What you need to do
Extract the line that contains "hold WS, ns" and every line after it to the end of the records below, exactly as written and nothing else.

[Records excerpted from a collection]
◆ ◆ ◆ ◆ ◆ ◆ ◆
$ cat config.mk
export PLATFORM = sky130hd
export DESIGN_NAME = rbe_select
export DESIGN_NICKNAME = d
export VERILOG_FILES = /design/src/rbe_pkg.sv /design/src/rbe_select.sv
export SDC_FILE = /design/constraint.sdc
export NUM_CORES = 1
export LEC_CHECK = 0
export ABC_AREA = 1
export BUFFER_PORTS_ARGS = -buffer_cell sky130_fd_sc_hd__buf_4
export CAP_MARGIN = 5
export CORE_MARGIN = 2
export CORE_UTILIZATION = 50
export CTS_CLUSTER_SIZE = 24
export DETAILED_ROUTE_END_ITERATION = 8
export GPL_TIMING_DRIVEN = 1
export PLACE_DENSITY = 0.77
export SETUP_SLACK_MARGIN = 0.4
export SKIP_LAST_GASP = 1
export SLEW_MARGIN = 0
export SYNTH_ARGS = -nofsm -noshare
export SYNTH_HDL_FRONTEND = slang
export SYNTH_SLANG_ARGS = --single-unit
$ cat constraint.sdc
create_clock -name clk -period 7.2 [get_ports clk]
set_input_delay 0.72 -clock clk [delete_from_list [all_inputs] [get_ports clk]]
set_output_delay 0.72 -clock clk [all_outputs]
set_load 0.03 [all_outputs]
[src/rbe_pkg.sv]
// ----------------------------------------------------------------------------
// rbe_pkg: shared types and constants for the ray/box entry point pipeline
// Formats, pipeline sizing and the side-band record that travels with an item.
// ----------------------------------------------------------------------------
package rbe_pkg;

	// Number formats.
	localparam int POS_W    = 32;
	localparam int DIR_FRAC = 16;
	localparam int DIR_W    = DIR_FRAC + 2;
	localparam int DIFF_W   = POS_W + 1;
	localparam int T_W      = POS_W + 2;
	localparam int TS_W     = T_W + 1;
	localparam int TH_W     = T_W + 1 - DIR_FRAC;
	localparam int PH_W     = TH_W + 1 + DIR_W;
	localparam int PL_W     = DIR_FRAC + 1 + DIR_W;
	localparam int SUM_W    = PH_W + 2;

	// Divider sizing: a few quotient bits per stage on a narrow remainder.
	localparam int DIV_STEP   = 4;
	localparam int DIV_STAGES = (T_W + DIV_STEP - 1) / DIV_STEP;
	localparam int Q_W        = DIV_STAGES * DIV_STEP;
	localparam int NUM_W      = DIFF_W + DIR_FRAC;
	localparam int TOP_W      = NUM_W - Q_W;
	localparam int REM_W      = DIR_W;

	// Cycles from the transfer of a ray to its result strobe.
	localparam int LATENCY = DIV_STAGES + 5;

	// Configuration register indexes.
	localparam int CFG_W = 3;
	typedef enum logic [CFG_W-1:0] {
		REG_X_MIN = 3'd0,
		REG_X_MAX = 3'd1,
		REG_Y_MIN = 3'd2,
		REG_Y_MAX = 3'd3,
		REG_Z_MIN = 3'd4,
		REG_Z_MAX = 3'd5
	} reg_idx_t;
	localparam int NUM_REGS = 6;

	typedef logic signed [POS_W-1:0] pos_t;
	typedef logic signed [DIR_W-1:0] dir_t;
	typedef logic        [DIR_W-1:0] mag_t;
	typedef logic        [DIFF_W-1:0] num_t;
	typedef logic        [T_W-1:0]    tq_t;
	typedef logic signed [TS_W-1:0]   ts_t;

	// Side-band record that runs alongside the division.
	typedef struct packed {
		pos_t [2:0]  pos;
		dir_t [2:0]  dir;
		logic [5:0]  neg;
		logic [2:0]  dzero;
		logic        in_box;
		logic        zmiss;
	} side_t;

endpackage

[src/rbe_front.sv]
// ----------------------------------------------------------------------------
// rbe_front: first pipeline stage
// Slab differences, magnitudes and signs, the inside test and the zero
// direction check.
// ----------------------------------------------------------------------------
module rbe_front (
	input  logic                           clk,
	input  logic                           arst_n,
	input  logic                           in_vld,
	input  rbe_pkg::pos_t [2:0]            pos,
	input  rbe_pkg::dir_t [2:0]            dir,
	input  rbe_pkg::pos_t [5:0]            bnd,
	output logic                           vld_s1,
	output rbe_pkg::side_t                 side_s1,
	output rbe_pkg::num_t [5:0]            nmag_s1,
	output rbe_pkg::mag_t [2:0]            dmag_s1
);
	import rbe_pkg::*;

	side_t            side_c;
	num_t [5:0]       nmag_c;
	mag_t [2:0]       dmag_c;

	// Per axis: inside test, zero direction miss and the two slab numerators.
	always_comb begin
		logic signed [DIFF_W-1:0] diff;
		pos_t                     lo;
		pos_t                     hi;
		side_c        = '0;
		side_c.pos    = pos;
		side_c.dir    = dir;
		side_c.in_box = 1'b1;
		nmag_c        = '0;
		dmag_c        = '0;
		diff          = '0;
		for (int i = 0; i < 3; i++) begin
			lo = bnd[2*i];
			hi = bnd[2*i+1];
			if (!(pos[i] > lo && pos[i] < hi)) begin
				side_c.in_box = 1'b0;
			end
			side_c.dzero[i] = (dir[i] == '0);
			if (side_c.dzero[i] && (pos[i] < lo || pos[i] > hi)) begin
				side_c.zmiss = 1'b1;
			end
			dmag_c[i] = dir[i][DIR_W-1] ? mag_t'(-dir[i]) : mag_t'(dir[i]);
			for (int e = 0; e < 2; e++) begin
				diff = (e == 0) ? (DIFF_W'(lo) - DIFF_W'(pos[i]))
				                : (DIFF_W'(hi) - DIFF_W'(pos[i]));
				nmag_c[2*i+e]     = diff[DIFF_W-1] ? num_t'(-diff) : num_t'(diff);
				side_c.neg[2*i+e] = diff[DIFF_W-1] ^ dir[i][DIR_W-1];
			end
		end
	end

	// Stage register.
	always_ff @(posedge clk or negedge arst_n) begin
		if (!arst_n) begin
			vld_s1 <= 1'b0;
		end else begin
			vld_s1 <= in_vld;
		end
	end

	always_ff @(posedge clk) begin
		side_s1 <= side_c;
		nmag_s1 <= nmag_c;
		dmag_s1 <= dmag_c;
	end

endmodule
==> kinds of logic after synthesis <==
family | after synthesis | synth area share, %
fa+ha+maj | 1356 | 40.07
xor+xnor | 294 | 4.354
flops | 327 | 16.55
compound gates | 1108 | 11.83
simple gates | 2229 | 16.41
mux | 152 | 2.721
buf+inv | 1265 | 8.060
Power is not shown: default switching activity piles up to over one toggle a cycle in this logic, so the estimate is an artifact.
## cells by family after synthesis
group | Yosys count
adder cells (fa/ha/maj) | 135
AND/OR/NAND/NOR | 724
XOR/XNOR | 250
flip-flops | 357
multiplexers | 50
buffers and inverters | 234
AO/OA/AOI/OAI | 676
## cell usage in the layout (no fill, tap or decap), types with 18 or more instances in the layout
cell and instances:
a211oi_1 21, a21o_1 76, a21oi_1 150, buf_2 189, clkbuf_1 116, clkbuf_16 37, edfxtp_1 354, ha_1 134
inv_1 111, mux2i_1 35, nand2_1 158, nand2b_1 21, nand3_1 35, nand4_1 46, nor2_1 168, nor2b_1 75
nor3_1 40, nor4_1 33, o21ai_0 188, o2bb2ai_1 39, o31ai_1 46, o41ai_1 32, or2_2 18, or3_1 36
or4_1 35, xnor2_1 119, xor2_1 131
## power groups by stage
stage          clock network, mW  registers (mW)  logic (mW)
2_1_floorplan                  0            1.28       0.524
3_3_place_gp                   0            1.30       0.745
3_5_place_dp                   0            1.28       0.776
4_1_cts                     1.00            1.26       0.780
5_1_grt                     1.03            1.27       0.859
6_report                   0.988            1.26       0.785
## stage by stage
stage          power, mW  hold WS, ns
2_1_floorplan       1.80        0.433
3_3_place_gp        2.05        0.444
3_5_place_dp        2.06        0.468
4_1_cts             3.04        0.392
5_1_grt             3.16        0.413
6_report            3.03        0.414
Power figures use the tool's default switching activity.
◆ ◆ ◆ ◆ ◆ ◆ ◆
Output for this task
stage          power, mW  hold WS, ns
2_1_floorplan       1.80        0.433
3_3_place_gp        2.05        0.444
3_5_place_dp        2.06        0.468
4_1_cts             3.04        0.392
5_1_grt             3.16        0.413
6_report            3.03        0.414
Power figures use the tool's default switching activity.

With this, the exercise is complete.